Few investigations have considered the effects of cigarette smoking on HPV activities directly. Xi et al. (14,24) showed current but not prior smoking is associated with higher baseline HPV16 and HPV18 DNA load; however, there was no observed dose–response relationship between cigarette smoking and HPV DNA load. Other studies showed no association of smoking status and HPV viral load for women singly infected by any HR-HPV genotype, or specifically by HPV31 or HPV16 (25). Experimentally, benzo[a]pyrene (BaP), a major carcinogen in cigarette smoke, was shown to cause DNA adducts and damage and induce a p53 response in HPV-immortalized cells (26–28). Alam et al. (29,30) demonstrated that exposure of cervical cells to a specific level of BaP could stimulate either higher levels of viral genomes or higher virion synthesis, but oddly not both, in HPV-infected cells grown as organotypic tissues. This group also showed that increased viral replication resulted from heightened signaling via the mitogen-activated protein kinase (MAPK) pathway (31). However, they failed to show dose responsiveness upon BaP exposure, and the BaP levels tested were of questionable physiologic relevance (25).

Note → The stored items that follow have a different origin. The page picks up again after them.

<file path="config.mk">
export PLATFORM = sky130hd
export DESIGN_NAME = option_byte_config_decoder
export DESIGN_NICKNAME = d
export VERILOG_FILES = /design/src/include/optbyte_pkg.sv /design/src/core/osc_settle.sv /design/src/core/boot_area_decode.sv /design/src/core/option_byte_config_decoder.sv
export SDC_FILE = /design/constraint.sdc
export NUM_CORES = 1
export LEC_CHECK = 0
export ABC_AREA = 1
export BUFFER_PORTS_ARGS = -buffer_cell sky130_fd_sc_hd__buf_2
export CAP_MARGIN = 0
export CORE_MARGIN = 2
export CORE_UTILIZATION = 35
export DETAILED_ROUTE_END_ITERATION = 10
export GPL_ROUTABILITY_DRIVEN = 0
export PLACE_DENSITY = 0.67
export SLEW_MARGIN = 15
export SYNTH_ARGS = -nofsm -noshare
export SYNTH_HDL_FRONTEND = slang
export SYNTH_SLANG_ARGS = --single-unit
</file>
<file path="constraint.sdc">
create_clock -name clk -period 1.7 [get_ports clk]
set_input_delay 0.085 -clock clk [delete_from_list [all_inputs] [get_ports clk]]
set_output_delay 0.085 -clock clk [all_outputs]
set_load 0.02 [all_outputs]
</file>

Herein we aimed to study physiologically germane effects of all the chemicals present in MSTS-condensate (MSTS-C) on cervical cells that maintain HPV16 or HPV31 genomes either in extrachromosomal forms or in an integrated state in the host cell DNA. Results show that MSTS-C exposure leads to increased viral genome replication and early gene transcription in cells with episomal HR-HPV, but not in cells with integrated HR-HPV genomes. Consistent with increased oncogene E6 transcription, we found decreased p53 protein levels and activity. As expected from the loss of p53 activity in tobacco-exposed HPV episomal cells, DSB levels were significantly higher, but apoptosis was not activated compared with tobacco-exposed cells containing integrated HPV genomes. Furthermore, mutation frequencies were higher in surviving cells with HPV episomal genomes. These data show that tobacco smoke as a cofactor in HPV-related cancers alters viral oncoprotein activities more predominantly in cells with episomal HPV genomes, suggesting a stronger role for tobacco smoke early in cancer progression prior to HPV genome integration.

Materials and methods

Preparation of MSTS-C

A MSTS-C stock was generated from type 2R1 research cigarettes (Tobacco Health Research Institute, Lexington, KY) using a Type 1300 smoking machine (AMESA Electronics, Geneva, Switzerland). The condensate was bubbled through and collected in phosphate-buffered saline. MSTS-C exposure dosages were normalized based on nicotine concentrations, as measured by reverse-phase high-performance liquid chromatography. MSTS-C stocks were stored in aliquots at −80°C, and a fresh vial used for each experiment.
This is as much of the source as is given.